My problem -My valve is shot(classic). I think it needs a rebuild atleast but I also think the power tube threading may be shot as the tip will not thread properly. I dunno if this is omething that can be fixed.

I have an old 68 automag with classic valve nice splash ano on the entire gun, front grip, drop down, and regulator. The regulator however is a reverse thread as is my tank. So if I swap out the classic valve for an x valve I am not supposed to use a regulator right? If this is the case I not only have to get rid of the regulator I will also have to get a new tank right? As once the reg is removed I will not be able to get a bottom bottle holder in a reverse thread right?

SO my questions

Can I run a regulator on an x valve?

if not

Can I get a reverse thread bottom bottle holder?

and/or

If I sent the classic valve to AGD would they be able to fix it and would it be worth it?

If anyone has any suggestions or questions, or answers ect

Barsse
06-14-2009, 04:13 PM
Hope I can answer some questions right:

You CAN run a regulator on X-valve, but it will not do really much good, perhaps only starve the valve and weaken your performance if anything.

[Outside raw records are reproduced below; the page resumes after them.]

From an optimization exercise on the open Yosys and OpenROAD flow, aimed at small area; shortcuts taken in it are not production practice.
At most, simulation tests tie the RTL to the original design; equivalence was not proved.
The clock port is modelled as an ideal driver; clocking choices that lean on that would not hold on a real chip.
Power and IR drop assume default switching activity.

==> module mwf1_rx, before the edit <==
module mwf1_rx (
    input  wire        clk,
    input  wire        rst,
    input  wire        rx_valid,
    input  wire [7:0]  rx_data,
    output wire        rx_ready,
    output wire        tx_valid,
    output wire [7:0]  tx_data,
    input  wire        tx_ready,
    output wire        pay_we,
    output wire [14:0] pay_addr,
    output wire [7:0]  pay_wdata,
    output wire        frm_valid,
    output wire [14:0] frm_len,
    input  wire        frm_ready,
    output wire [1:0]  st_phase,
    output wire [1:0]  st_rx_state
);
    localparam [14:0] MAXLEN = 15'd26937;
    localparam [1:0] PH_RECEIVE  = 2'd1;
    localparam [1:0] PH_DISPATCH = 2'd2;
    localparam [1:0] PH_ACK      = 2'd3;
    localparam [1:0] S_SEEK = 2'd0;
    localparam [1:0] S_LEN  = 2'd1;
    localparam [1:0] S_PAY  = 2'd2;
    localparam [1:0] S_CRC  = 2'd3;
    localparam [2:0] A_ERL0 = 3'b100, A_ERL1 = 3'b111, A_ERL2 = 3'b010;
    localparam [2:0] A_ERC0 = 3'b101, A_ERC1 = 3'b110, A_ERC2 = 3'b011;
    localparam [2:0] A_OK0  = 3'b000, A_OK1  = 3'b001;
    reg [1:0]  phase;
    reg [1:0]  rx_state;
    reg        win_ne;
    reg [1:0]  mm;
    reg [14:0] len_r;
    reg        len_ovf;      
    reg [14:0] pay_cnt;
    reg [31:0] crc;
    reg [15:0] tmr;
    reg        tmr_ge;       
    wire [2:0] ack = {win_ne, mm};
    wire recv   = (phase == PH_RECEIVE);
    wire rx_fire = rx_valid && recv;
    wire st_seek = (rx_state == S_SEEK);
    wire st_len  = (rx_state == S_LEN);
    wire st_pay  = (rx_state == S_PAY);
    wire st_crc  = (rx_state == S_CRC);
    wire [31:0] crc_next;
    mwf1_crc32 u_crc (.s(crc), .b(rx_data), .o(crc_next));
    wire crc_ok = (crc[31:8] == 24'h00BE26) && ((crc[7:0] ^ rx_data) == 8'hED);
    reg  [14:0] cnt_inc;
    reg         cnt_cy;
    integer     k;
    always @* begin
        cnt_cy = 1'b1;
        for (k = 0; k < 15; k = k + 1) begin
            cnt_inc[k] = pay_cnt[k] ^ cnt_cy;
            cnt_cy     = pay_cnt[k] & cnt_cy;
        end
    end
    wire        fld_last = (pay_cnt[1:0] == 2'd3);
    wire        pay_last = (cnt_inc == len_r);
    reg         len_le;
    integer     j;
    always @* begin
        len_le = 1'b1;
        for (j = 0; j < 15; j = j + 1)
            len_le = MAXLEN[j] ? (!len_r[j] || len_le) : (!len_r[j] && len_le);
    end
    wire        len_ge9  = (|len_r[14:4]) || (len_r[3] && (|len_r[2:0]));
    wire        len_ok   = !len_ovf && (rx_data == 8'd0) && len_ge9 && len_le;
    wire b_m0 = (rx_data == 8'h4D);
    wire b_m1 = (rx_data == 8'h57);
    wire b_m2 = (rx_data == 8'h46);
    wire b_m3 = (rx_data == 8'h31);
    wire magic_hit = (mm == 2'd3) && b_m3;
    reg tmr_hit;
    always @* begin
        case (rx_state)
            S_SEEK:  tmr_hit = ((tmr & 16'h0109) == 16'h0101);  
            S_PAY:   tmr_hit = ((tmr & 16'h7FBE) == 16'h6320);  
            default: tmr_hit = ((tmr & 16'h4040) == 16'h4040);  
        endcase
    end
    wire ge     = tmr_ge | tmr_hit;
    wire expire = recv && !rx_valid && ge && (!st_seek || win_ne);
    wire len_end = rx_fire && st_len && fld_last;
    wire pay_end = rx_fire && st_pay && pay_last;
    wire crc_end = rx_fire && st_crc && fld_last;
    wire tmr_clr = rx_fire && (st_seek || (st_len && fld_last) || (st_pay && pay_last));
    always @(posedge clk) begin
        if (tmr_clr) begin
            tmr    <= 16'd0;
            tmr_ge <= 1'b0;
        end else begin
            tmr    <= {tmr[14:0], ~(tmr[15] ^ tmr[12] ^ tmr[5] ^ tmr[3])};
            tmr_ge <= ge;
        end
        if (st_seek || len_end || pay_end)
            pay_cnt <= 15'd0;
        else if (rx_fire)
            pay_cnt <= cnt_inc;
        if (rx_fire && st_len) begin
            if (pay_cnt[1:0] == 2'd0) len_r[7:0] <= rx_data;
            if (pay_cnt[1:0] == 2'd1) begin
                len_r[14:8] <= rx_data[6:0];
                len_ovf     <= rx_data[7];
            end else begin
                len_ovf     <= len_ovf | (rx_data != 8'd0);
            end
        end
        if (!(st_pay || st_crc))
            crc <= 32'hFFFFFFFF;
        else if (rx_fire)
            crc <= crc_next;
        if (rst) begin
            phase    <= PH_RECEIVE;
            rx_state <= S_SEEK;
            win_ne   <= 1'b0;
            mm       <= 2'd0;
        end else begin
            if (!st_seek || expire) begin
                win_ne <= 1'b0;
                mm     <= 2'd0;
            end else if (rx_fire) begin
                win_ne <= !magic_hit;
                if (b_m0)                        mm <= 2'd1;
                else if (mm == 2'd1 && b_m1)     mm <= 2'd2;
                else if (mm == 2'd2 && b_m2)     mm <= 2'd3;
                else                             mm <= 2'd0;
            end
            case (phase)
                PH_RECEIVE: begin
                    if (rx_fire) begin
                        case (rx_state)
                            S_SEEK: if (magic_hit) rx_state <= S_LEN;
                            S_LEN: if (fld_last) begin
                                if (len_ok) begin
                                    rx_state <= S_PAY;
                                end else begin
                                    rx_state <= S_SEEK;
                                    phase    <= PH_ACK;
                                    {win_ne, mm} <= A_ERL0;
                                end
                            end
                            S_PAY: if (pay_last) rx_state <= S_CRC;
                            default: if (fld_last) begin
                                rx_state <= S_SEEK;
                                if (crc_ok) begin
                                    phase <= PH_DISPATCH;
                                end else begin
                                    phase <= PH_ACK;
                                    {win_ne, mm} <= A_ERC0;
                                end
                            end
                        endcase
                    end else if (expire) begin
                        rx_state <= S_SEEK;
                    end
                end
                PH_DISPATCH: begin
                    if (frm_ready) phase <= PH_ACK;
                end
                default: begin
                    if (tx_ready) begin
                        case (ack)
                            A_ERL0: {win_ne, mm} <= A_ERL1;
                            A_ERL1: {win_ne, mm} <= A_ERL2;
                            A_ERC0: {win_ne, mm} <= A_ERC1;
                            A_ERC1: {win_ne, mm} <= A_ERC2;
                            A_OK0:  {win_ne, mm} <= A_OK1;
                            default: begin
                                {win_ne, mm} <= 3'b000;
                                phase        <= PH_RECEIVE;
                            end
                        endcase
                    end
                end
            endcase
        end
    end
    reg [7:0] ack_byte;
    always @* begin
        case (ack)
            A_ERL0, A_ERC0: ack_byte = 8'h45;
            A_ERL1, A_ERC1: ack_byte = 8'h52;
            A_ERL2:         ack_byte = 8'h4C;
            A_ERC2:         ack_byte = 8'h43;
            A_OK0:          ack_byte = 8'h4F;
            default:        ack_byte = 8'h4B;
        endcase
    end
    assign rx_ready    = recv;
    assign tx_valid    = (phase == PH_ACK);
    assign tx_data     = ack_byte;
    assign pay_we      = rx_fire && st_pay;
    assign pay_addr    = pay_cnt;
    assign pay_wdata   = rx_data;
    assign frm_valid   = (phase == PH_DISPATCH);
    assign frm_len     = len_r;
    assign st_phase    = phase;
    assign st_rx_state = rx_state;
endmodule
Background: an optimization exercise with open tools, aiming at small area, a short achievable clock period and few clock cycles. Do not read the settings as production practice.
Function was checked by simulation only, so behaviour that the tests miss may differ from the original.
Power is estimated from default activity; no workload was simulated.

File: flow/run.sh
#!/bin/bash
# synth_recipe.tcl (not shown) runs the flow's synth.tcl, then flattens the netlist and writes it again
# the make line also repeats each setting of config.mk as NAME=value (left out here)
make -C /OpenROAD-flow-scripts/flow DESIGN_CONFIG=/design/flow/config.mk WORK_HOME=/design/flow/orfs CLKGATE_MAP_FILE= SYNTH_SCRIPT=/design/flow/synth_recipe.tcl finish
File: flow/config.mk
export PLATFORM = sky130hd
export DESIGN_NAME = scc_lnkdec
export DESIGN_NICKNAME = scc_lnkdec
export VERILOG_FILES = /design/flow/design.v
export SDC_FILE = /design/flow/constraint.sdc
export NUM_CORES = 4
export LEC_CHECK = 0
export ABC_CLOCK_PERIOD_IN_PS = 3000
export CAP_MARGIN = 20
export CORE_MARGIN = 2
export CORE_UTILIZATION = 40
export PLACE_DENSITY = 0.6
export SLEW_MARGIN = 20
File: flow/constraint.sdc
create_clock -name core_clock -period 10.0 [get_ports {clk}]
set_input_delay 2.0000 -clock core_clock [delete_from_list [all_inputs] [get_ports {clk}]]
set_output_delay 2.0000 -clock core_clock [all_outputs]
set_load 0.01 [all_outputs]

BUT, if you want to use a regulator becuase you're running CO2 - FORGET it. X-valve is HPA only. While some claim you can do it if you can keep the liquid 100% out, it's not worth risking it, just invest in HPA, you'll be better off anyway.

And I don't think AGD services classic valves anymore. The community here will help you though, free of charge, if you tell us what the problem is. It will most likely be that you need to replace an o-ring, that's it. :)

Old Baller
06-14-2009, 04:27 PM
Yes it is HPA its a really decent tank which is parta the reason I don't wanna have to replace it simply because of the reverse thread thing.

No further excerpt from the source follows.